Большая грудь, широкий зад - Мо Янь
Шрифт:
Интервал:
Закладка:
Народу на улице было много, но все почти незнакомые. Все были исполнены чувства стабильности и единения. В толпе шныряло множество детей с «золотыми мышиными какашками», от которых с шипением разлетались искорки. Мы остановились перед Фушэнтаном, чтобы полюбоваться на висевшие с обеих сторон ворот громадины-фонари. В их размытом жёлтом свете на горизонтальной доске над воротами красовались золотые иероглифы благопожелательной надписи.
Через распахнутые настежь ворота были видны ярко освещённые внутренние дворики, оттуда доносились неясные звуки. Перед воротами собралось много народу. Все стояли молча, засунув руки в рукава, и, казалось, чего-то ждали. Бойкая на язык третья сестра спросила стоявшего рядом:
— Дядюшка, кашу раздавать будут, что ли?
Тот уклончиво покачал головой.
— Кашу будут давать только после праздника лаба,[56] барышня, — послышался голос сзади.

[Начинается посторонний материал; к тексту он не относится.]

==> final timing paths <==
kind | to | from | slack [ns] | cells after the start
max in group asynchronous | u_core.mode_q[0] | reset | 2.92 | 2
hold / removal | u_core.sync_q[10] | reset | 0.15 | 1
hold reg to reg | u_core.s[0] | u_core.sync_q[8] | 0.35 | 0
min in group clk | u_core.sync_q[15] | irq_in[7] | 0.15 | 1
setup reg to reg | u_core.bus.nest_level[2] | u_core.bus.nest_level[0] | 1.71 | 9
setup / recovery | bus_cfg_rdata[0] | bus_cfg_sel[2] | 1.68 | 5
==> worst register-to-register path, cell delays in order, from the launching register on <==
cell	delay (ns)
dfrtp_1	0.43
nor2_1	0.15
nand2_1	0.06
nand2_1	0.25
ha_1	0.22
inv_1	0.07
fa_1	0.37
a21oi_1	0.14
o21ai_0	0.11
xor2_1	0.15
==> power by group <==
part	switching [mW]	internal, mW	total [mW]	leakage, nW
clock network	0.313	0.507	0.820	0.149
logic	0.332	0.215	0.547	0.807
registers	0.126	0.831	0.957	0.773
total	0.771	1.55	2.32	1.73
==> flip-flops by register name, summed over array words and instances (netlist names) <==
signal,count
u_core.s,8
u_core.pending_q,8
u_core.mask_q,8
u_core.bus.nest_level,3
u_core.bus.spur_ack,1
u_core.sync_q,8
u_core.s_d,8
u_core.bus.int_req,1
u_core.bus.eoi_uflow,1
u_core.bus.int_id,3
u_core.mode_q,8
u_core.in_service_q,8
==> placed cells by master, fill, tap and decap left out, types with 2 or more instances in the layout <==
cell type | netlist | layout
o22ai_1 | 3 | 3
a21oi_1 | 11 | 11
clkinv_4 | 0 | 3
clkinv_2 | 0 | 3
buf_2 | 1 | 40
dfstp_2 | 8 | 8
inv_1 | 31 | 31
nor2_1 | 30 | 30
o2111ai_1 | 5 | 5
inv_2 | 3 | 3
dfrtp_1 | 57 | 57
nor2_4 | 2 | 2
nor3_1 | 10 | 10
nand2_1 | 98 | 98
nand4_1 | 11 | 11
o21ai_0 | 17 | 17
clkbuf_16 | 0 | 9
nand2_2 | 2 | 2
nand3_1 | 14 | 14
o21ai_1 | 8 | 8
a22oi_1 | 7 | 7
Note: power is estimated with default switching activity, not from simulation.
<file path="src/rtl/spi_slave_responder.sv">
// SPI mode-0 target: oversamples the SPI pins on clk and exposes valid/ready byte streams.
// Define SPI_RX_WORD_EN to build the 32-bit word packer behind word_data/word_valid.
module spi_slave_responder #(
    parameter logic [7:0] FILL_BYTE   = 8'hFF,
    parameter int         SYNC_STAGES = 2
) (
    input  logic        clk,
    input  logic        reset_n,
    input  logic        spi_sck,
    input  logic        spi_cs_n,
    input  logic        spi_mosi,
    output logic        spi_miso,
    output logic        spi_miso_oe,
    output logic [7:0]  rx_data,
    output logic        rx_valid,
    input  logic [7:0]  tx_data,
    input  logic        tx_valid,
    output logic        tx_ready,
    output logic        tx_underrun,
    output logic        frame_active,
    output logic [7:0]  byte_count,
    output logic        frame_abort,
    output logic [31:0] word_data,
    output logic        word_valid
);
    typedef enum logic {IDLE, ACTIVE} state_t;

    // One {cs_n, sck, mosi} group per stage. Everything resets to zero so a CS that is
    // already low at reset release never looks like a fresh falling edge.
    logic [3*SYNC_STAGES-1:0] sync_reg;
    logic                     cs_d_reg;
    logic                     sck_d_reg;
    logic                     cs_s;
    logic                     sck_s;
    logic                     mosi_s;

    always_ff @(posedge clk or negedge reset_n) begin
        if (!reset_n) begin
            sync_reg  <= '0;
            cs_d_reg  <= 1'b0;
            sck_d_reg <= 1'b0;
        end else begin
            sync_reg  <= {sync_reg[3*SYNC_STAGES-4:0], spi_cs_n, spi_sck, spi_mosi};
            cs_d_reg  <= cs_s;
            sck_d_reg <= sck_s;
        end
    end

    assign {cs_s, sck_s, mosi_s} = sync_reg[3*SYNC_STAGES-1 -: 3];

    state_t     state_reg;
    logic [6:0] rx_shift_reg;
    logic [2:0] bit_cnt_reg;
    logic [7:0] tx_shift_reg;
    logic       miso_reg;
    logic [7:0] rx_data_reg;
    logic       rx_valid_reg;
    logic       underrun_reg;
    logic [7:0] byte_count_reg;
    logic       abort_reg;
    logic [7:0] hold_reg;
    logic       hold_full_reg;

    logic       active;
    logic       cs_fall;
    logic       cs_rise;
    logic       sck_rise;
    logic       sck_fall;
    logic       frame_start;
    logic       byte_done;
    logic       tx_load;
    logic [7:0] tx_src;
    logic [7:0] rx_byte;

    // A CS rise outranks any SCK edge seen in the same cycle.
    assign active      = (state_reg == ACTIVE);
    assign cs_fall     = cs_d_reg & ~cs_s;
    assign cs_rise     = ~cs_d_reg & cs_s;
    assign sck_rise    = active & ~cs_rise & ~sck_d_reg & sck_s;
    assign sck_fall    = active & ~cs_rise & sck_d_reg & ~sck_s;
    assign frame_start = ~active & cs_fall;
    assign byte_done   = sck_rise & (bit_cnt_reg == 3'd7);
    assign tx_load     = frame_start | byte_done;
    assign tx_src      = hold_full_reg ? hold_reg : FILL_BYTE;
    assign rx_byte     = {rx_shift_reg, mosi_s};

    always_ff @(posedge clk or negedge reset_n) begin
        if (!reset_n) begin
            state_reg      <= IDLE;
            rx_shift_reg   <= '0;
            bit_cnt_reg    <= '0;
            tx_shift_reg   <= '0;
            miso_reg       <= 1'b1;
            rx_data_reg    <= '0;
            rx_valid_reg   <= 1'b0;
            underrun_reg   <= 1'b0;
            byte_count_reg <= '0;
            abort_reg      <= 1'b0;
            hold_reg       <= '0;
            hold_full_reg  <= 1'b0;
        end else begin
            rx_valid_reg <= 1'b0;
            underrun_reg <= 1'b0;
            abort_reg    <= 1'b0;

            // A load sees the pre-cycle holding register; a same-cycle write lands afterwards.
            if (tx_load && hold_full_reg) begin
                hold_full_reg <= 1'b0;
            end else if (tx_valid && !hold_full_reg) begin
                hold_reg      <= tx_data;
                hold_full_reg <= 1'b1;
            end

            case (state_reg)
                IDLE: begin
                    if (cs_fall) begin
                        state_reg      <= ACTIVE;
                        miso_reg       <= tx_src[7];
                        tx_shift_reg   <= {tx_src[6:0], 1'b0};
                        underrun_reg   <= ~hold_full_reg;
                        bit_cnt_reg    <= '0;
                        byte_count_reg <= '0;
                        rx_shift_reg   <= '0;
                    end
                end
                ACTIVE: begin
                    if (cs_rise) begin
                        state_reg    <= IDLE;
                        miso_reg     <= 1'b1;
                        abort_reg    <= (bit_cnt_reg != 3'd0);
                        bit_cnt_reg  <= '0;
                        rx_shift_reg <= '0;
                    end else begin
                        if (sck_rise) begin
                            rx_shift_reg <= rx_byte[6:0];
                            bit_cnt_reg  <= bit_cnt_reg + 3'd1;
                            if (bit_cnt_reg == 3'd7) begin
                                rx_data_reg  <= rx_byte;
                                rx_valid_reg <= 1'b1;
                                if (byte_count_reg != 8'hFF)
                                    byte_count_reg <= byte_count_reg + 8'd1;
                                tx_shift_reg <= tx_src;
                                underrun_reg <= ~hold_full_reg;
                            end
                        end
                        if (sck_fall) begin
                            miso_reg     <= tx_shift_reg[7];
                            tx_shift_reg <= {tx_shift_reg[6:0], 1'b0};
                        end
                    end
                end
                default: state_reg <= IDLE;
            endcase
        end
    end

    assign spi_miso     = miso_reg;
    assign spi_miso_oe  = active;
    assign frame_active = active;
    assign rx_data      = rx_data_reg;
    assign rx_valid     = rx_valid_reg;
    assign tx_ready     = ~hold_full_reg;
    assign tx_underrun  = underrun_reg;
    assign byte_count   = byte_count_reg;
    assign frame_abort  = abort_reg;

`ifdef SPI_RX_WORD_EN
    logic [23:0] word_shift_reg;
    logic [1:0]  word_cnt_reg;
    logic [31:0] word_data_reg;
    logic        word_valid_reg;

    // First byte of each group of four ends up in word_data[31:24].
    always_ff @(posedge clk or negedge reset_n) begin
        if (!reset_n) begin
            word_shift_reg <= '0;
            word_cnt_reg   <= '0;
            word_data_reg  <= '0;
            word_valid_reg <= 1'b0;
        end else begin
            word_valid_reg <= 1'b0;
            if (frame_start) begin
                word_shift_reg <= '0;
                word_cnt_reg   <= '0;
            end else if (byte_done) begin
                word_shift_reg <= {word_shift_reg[15:0], rx_byte};
                word_cnt_reg   <= word_cnt_reg + 2'd1;
                if (word_cnt_reg == 2'd3) begin
                    word_data_reg  <= {word_shift_reg, rx_byte};
                    word_valid_reg <= 1'b1;
                end
            end
        end
    end

    assign word_data  = word_data_reg;
    assign word_valid = word_valid_reg;
`else
    assign word_data  = '0;
    assign word_valid = 1'b0;
`endif

endmodule
</file>
<file path="config.mk">
export PLATFORM = sky130hd
export DESIGN_NAME = spi_slave_responder
export DESIGN_NICKNAME = d
export VERILOG_FILES = /design/src/rtl/spi_slave_responder.sv
export SDC_FILE = /design/constraint.sdc
export NUM_CORES = 1
export LEC_CHECK = 0
export ABC_AREA = 1
export BUFFER_PORTS_ARGS = -buffer_cell sky130_fd_sc_hd__buf_2
export CORE_UTILIZATION = 35
export DETAILED_ROUTE_END_ITERATION = 6
export GPL_ROUTABILITY_DRIVEN = 0
export PLACE_DENSITY = 0.55
export SLEW_MARGIN = 10
export SYNTH_ARGS = -nofsm -noshare
export SYNTH_HDL_FRONTEND = slang
export SYNTH_SLANG_ARGS = --single-unit
</file>
<file path="constraint.sdc">
create_clock -name clk -period 3 [get_ports clk]
set_input_delay 0.6 -clock clk [delete_from_list [all_inputs] [get_ports clk]]
set_output_delay 0.6 -clock clk [all_outputs]
set_load 0.05 [all_outputs]
</file>
==> report_table.html <==
<table>
<tr><th>Metric</th><th>Value</th></tr>
<tr><th colspan="2">Synthesis</th></tr>
<tr><td>Fraction of synthesis flops using an asynchronous set or reset pin</td><td>1.00</td></tr>
<tr><td>Post-synth EDFFs</td><td>0</td></tr>
<tr><td>Gate Count Post-Synth</td><td>321</td></tr>
<tr><td>Adder-Cell Fraction of Synth Area</td><td>0.0177</td></tr>
<tr><td>Mux cell area share after synthesis</td><td>0.0279</td></tr>
<tr><td>Cell taking the most area after synthesis</td><td>sky130_fd_sc_hd__dfrtp_1</td></tr>
<tr><td>Synth Register Bits</td><td>56</td></tr>
<tr><td>Mean instance size in the synthesized netlist</td><td>8.79 sq um</td></tr>
<tr><td>Register area share after synthesis</td><td>0.497</td></tr>
<tr><td>Dominant combinational cell family by area after synthesis</td><td>simple AND/OR/NAND/NOR gates</td></tr>
<tr><td>Share of Yosys cell area claimed by the top area cell type</td><td>0.488</td></tr>
<tr><td>Mapped Area</td><td>2820 sq um</td></tr>
<tr><td>Compound-Gate Fraction of Synth Area</td><td>0.0816</td></tr>
<tr><td>Cell types occupying the most area after synthesis</td><td>sky130_fd_sc_hd__dfrtp_1 (49%), sky130_fd_sc_hd__nand2_1 (10%), sky130_fd_sc_hd__buf_4 (9.3%)</td></tr>
<tr><td>Share of the synthesized netlist area taken by xor and xnor gates</td><td>0.00931</td></tr>
<tr><td>Count of unique library cells instantiated by Yosys</td><td>28</td></tr>
<tr><td>Post-Synth Simple-Gate Area</td><td>0.217</td></tr>
<tr><td>Top cells by count, synth</td><td>sky130_fd_sc_hd__nand2_1 (77), sky130_fd_sc_hd__dfrtp_1 (55), sky130_fd_sc_hd__buf_4 (35)</td></tr>
<tr><td>Most frequent cell after synthesis</td><td>sky130_fd_sc_hd__nand2_1</td></tr>
<tr><td>Count of warnings emitted by yosys</td><td>0</td></tr>
<tr><td>Post-synth top flop</td><td>sky130_fd_sc_hd__dfrtp_1</td></tr>
<tr><th colspan="2">Timing</th></tr>
<tr><td>Final Max Tran Viols</td><td>0</td></tr>
<tr><td>Final period util</td><td>0.662</td></tr>
<tr><td>Hold slack final</td><td>0.358 ns</td></tr>
<tr><td>Total negative setup slack</td><td>0 ns</td></tr>
<tr><td>Minimum period implied by the final worst setup slack</td><td>1.99 ns</td></tr>
<tr><td>Endpoints failing setup</td><td>0</td></tr>
<tr><td>Slew at the pin with the worst max-slew slack</td><td>0.705 ns</td></tr>
<tr><td>Fin Clk Skew</td><td>0.00923 ns</td></tr>
<tr><td>Number of hold violations in the final report</td><td>0</td></tr>
<tr><td>Tightest slew margin relative to the limit</td><td>0.530</td></tr>
<tr><td>FMAX</td><td>504 MHz</td></tr>
<tr><td>RSZ-0062 raised after global routing</td><td>false</td></tr>
<tr><th colspan="2">Pwr</th></tr>
<tr><td>Static Leak</td><td>1.58 nW</td></tr>
<tr><td>Power Dens Cells</td><td>674 nW/um^2</td></tr>
<tr><td>PnR Total Power</td><td>2.07 mW</td></tr>
<tr><td>Max IR drop VDD</td><td>0.219 mV</td></tr>
<tr><th colspan="2">Run status</th></tr>
<tr><td>Outcome</td><td>finished clean</td></tr>
<tr><th colspan="2">GRT</th></tr>
<tr><td>Maximum number of pins on one net before global-route repair</td><td>57</td></tr>
<tr><td>Remaining Overflow, GRT</td><td>0</td></tr>
<tr><td>GRT Resource Usage Total</td><td>0.128</td></tr>
<tr><td>Antenna violations before repair</td><td>0</td></tr>
<tr><td>Vias in the first global route</td><td>1828</td></tr>
<tr><td>First-pass GRT wire length</td><td>8.66 mm</td></tr>
<tr><th colspan="2">Clock network</th></tr>
<tr><td>Count of buffers added by post-CTS timing repair for setup</td><td>0</td></tr>
<tr><td>Master cell of the clock root buffer</td><td>sky130_fd_sc_hd__clkbuf_8</td></tr>
<tr><td>TritonCTS Sinks</td><td>56</td></tr>
<tr><td>Hold buffers post-CTS</td><td>0</td></tr>
<tr><td>Clock buffers created by TritonCTS</td><td>5</td></tr>
<tr><td>Clock insertion delay at the later pin of the skew report</td><td>0.31 ns</td></tr>
<tr><td>Clk pin slew, worst setup/hold paths</td><td>0.10 ns</td></tr>
<tr><td>Cts repair resizes</td><td>0</td></tr>
<tr><td>Maximum root-to-sink buffer count</td><td>2</td></tr>
<tr><td>CTS tree</td><td>built</td></tr>
<tr><td>H-tree depth reported by CTS</td><td>2</td></tr>
<tr><th colspan="2">Floorplan</th></tr>
<tr><td>Initial standard-cell utilization of the core</td><td>0.363</td></tr>
<tr><td>I/O pin count</td><td>70</td></tr>
<tr><td>Y dimension of the die</td><td>91.8 um</td></tr>
<tr><td>Number of standard-cell rows in the floorplan</td><td>32</td></tr>
<tr><td>Horiz. Die Dim</td><td>91.8 um</td></tr>
<tr><td>Area of the die</td><td>8420 sq um</td></tr>
<tr><td>Core area</td><td>7770 sq um</td></tr>
<tr><th colspan="2">Final layout</th></tr>
<tr><td>Layout area overhead</td><td>8.69%</td></tr>
<tr><td>Share of layout cells above drive strength 1</td><td>0.190</td></tr>
<tr><td>Final nets</td><td>375</td></tr>
<tr><td>Fill cell instance count of the final layout</td><td>812</td></tr>
<tr><td>Number of diodes added for antenna fixing</td><td>0</td></tr>
<tr><td>Final core area utilization</td><td>0.395</td></tr>
<tr><th colspan="2">Route</th></tr>
<tr><td>Sum of routed wire length over all layers</td><td>5.04 mm</td></tr>
<tr><td>Vias per std cell</td><td>4.38</td></tr>
<tr><td>Iter 0 DRT Violations</td><td>65</td></tr>
<tr><td>Routed length per instance</td><td>11.0 um</td></tr>
<tr><td>DRT Pass-1 Iters</td><td>4</td></tr>
<tr><td>Remaining antenna violation count after routing</td><td>0</td></tr>
<tr><td>Total vias in the final route</td><td>2016</td></tr>
<tr><td>Residual DRC</td><td>0</td></tr>
<tr><th colspan="2">Worst setup path</th></tr>
<tr><td>Crit path DAT</td><td>1.39 ns</td></tr>
<tr><td>Data required time of the worst path</td><td>2.40 ns</td></tr>
<tr><td>Startpoint kind of the worst setup timing path</td><td>register</td></tr>
<tr><td>Classification of the worst setup path</td><td>reg2out</td></tr>
<tr><td>Crit-path slowest cell</td><td>sky130_fd_sc_hd__dfrtp_1</td></tr>
<tr><td>Critical Path End Type</td><td>output pin</td></tr>
<tr><td>Buffers and inverters on the worst path</td><td>2</td></tr>
<tr><td>Largest fanout on the critical path</td><td>17</td></tr>
<tr><td>Cell type group with the largest total delay on the critical path</td><td>buffers and inverters</td></tr>
<tr><td>Worst path cell trace</td><td>clkinv_1, buf_2</td></tr>
<tr><td>Biggest cell delay along the critical path</td><td>0.41 ns</td></tr>
<tr><th colspan="2">Placed design</th></tr>
<tr><td>Count of input and output buffers</td><td>36</td></tr>
<tr><td>DP Wirelength</td><td>3.61 mm</td></tr>
<tr><th colspan="2">Flow run</th></tr>
<tr><td>Max capacitance violation total</td><td>0</td></tr>
<tr><th colspan="2">Min path</th></tr>
<tr><td>Min-delay worst type</td><td>reg2reg</td></tr>
</table>
-- layout by cell type (no fill, tap or decap), types with 2 or more instances in the layout --
cell type,synthesis,final
sky130_fd_sc_hd__mux2_2,7,7
sky130_fd_sc_hd__dfrtp_1,55,55
sky130_fd_sc_hd__nand2_4,2,2
sky130_fd_sc_hd__nor2_1,11,11
sky130_fd_sc_hd__a21oi_1,3,3
sky130_fd_sc_hd__nand4_1,12,12
sky130_fd_sc_hd__ha_1,4,4
sky130_fd_sc_hd__inv_1,31,31
sky130_fd_sc_hd__nand2_1,77,77
sky130_fd_sc_hd__clkinvlp_4,0,2
sky130_fd_sc_hd__buf_4,35,2
sky130_fd_sc_hd__nand3_1,23,23
sky130_fd_sc_hd__inv_2,2,2
sky130_fd_sc_hd__nand2_2,3,3
sky130_fd_sc_hd__buf_2,4,36
sky130_fd_sc_hd__o21ai_0,22,22
sky130_fd_sc_hd__o21ai_1,13,13
sky130_fd_sc_hd__conb_1,1,33
sky130_fd_sc_hd__clkbuf_8,0,5
sky130_fd_sc_hd__xor2_1,3,3
sky130_fd_sc_hd__nor2_4,3,3
-- stage by stage --
stage	worst slack [ns]	std cells	instance area (sq um)
after floorplan	1.24	353	2940
after global placement	1.25	452	2970
after detailed placement	1.20	452	2970
after CTS	1.00	460	3070
after global routing	0.898	460	3070
final	1.01	460	3070
-- metal layers --
metal / GRT usage / share of wire / vias to the layer above
li1: - / - / 1037
met5: 0 / 0 / -
met4: 0.0313 / 0.0079 / 0
met2: 0.205 / 0.47 / 52
met1: 0.178 / 0.49 / 922
met3: 0.0249 / 0.033 / 5
-- report_power, final --
part | internal (mW) | switching [mW] | leakage, nW
Combinational | 0.195 | 0.461 | 0.825
Clock | 0.166 | 0.249 | 0.0404
Sequential | 0.901 | 0.0945 | 0.718
-- area by class of cell --
class	instances	area (sq um)	area share
Multi-Input combinational cell	222	1120	0.366
Clock inverter	3	23.8	0.00775
Timing Repair Buffer	38	195	0.0636
Tap cell	102	128	0.0416
Sequential cell	56	1400	0.457
Inverter	34	128	0.0416
Clock buffer	5	68.8	0.0224
-- worst reg2reg max path, stage by stage (launching register included) --
cell	delay, ns
sky130_fd_sc_hd__dfrtp_1	0.42
sky130_fd_sc_hd__ha_1	0.21
sky130_fd_sc_hd__ha_1	0.18
sky130_fd_sc_hd__nand3_1	0.16
sky130_fd_sc_hd__nor2_4	0.07
sky130_fd_sc_hd__inv_2	0.29
sky130_fd_sc_hd__nand2_2	0.20
sky130_fd_sc_hd__nand2_1	0.10
sky130_fd_sc_hd__o21ai_0	0.07
-- worst paths after layout --
| kind | to | cells after the start | start | slack (ns) |
|---|---|---|---|---|
| setup / recovery | tx_ready | 2 | hold_full_reg | 1.01 |
| hold / removal | sync_reg[3] | 0 | sync_reg[0] | 0.36 |
| setup reg to reg | tx_shift_reg[0] | 8 | bit_cnt_reg[0] | 1.21 |
| hold reg to reg | sync_reg[3] | 0 | sync_reg[0] | 0.36 |
| max in group asynchronous | hold_reg[3] | 2 | reset_n | 2.11 |
| min in group asynchronous | rx_shift_reg[2] | 2 | reset_n | 0.41 |
-- logic make-up (layout without fill, tap and decap cells) --
group	count (synthesis)	count (layout)
simple gates	133	133
buf+inv	75	80
flops	56	56
compound gates	42	42
mux	7	7
fa+ha+maj	4	4
xor+xnor	3	3
other cells	1	33
Power figures use the tool's default switching activity.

— А если каши не будет, чего вы тогда стоите? — обернулась Линди.
— Разговорную драму играть будут, — продолжал тот же голос. — Говорят, знаменитый актёр из Цзинани приехал.
Сестра вознамерилась было сказать что-то ещё, но матушка её ущипнула.
Наконец из ворот Фушэнтана вышли четверо молодцов. Они несли длинные бамбуковые шесты с какими-то железяками наверху. Вырывавшиеся из этих штуковин слепящие языки пламени осветили всё пространство перед воротами. Стало светло, как днём. Нет, даже светлее. С полуразрушенной церковной колокольни испуганно вспорхнули устроившиеся там дикие голуби и, громко воркуя, улетели во тьму.
— Газовые фонари! — крикнул кто-то из толпы.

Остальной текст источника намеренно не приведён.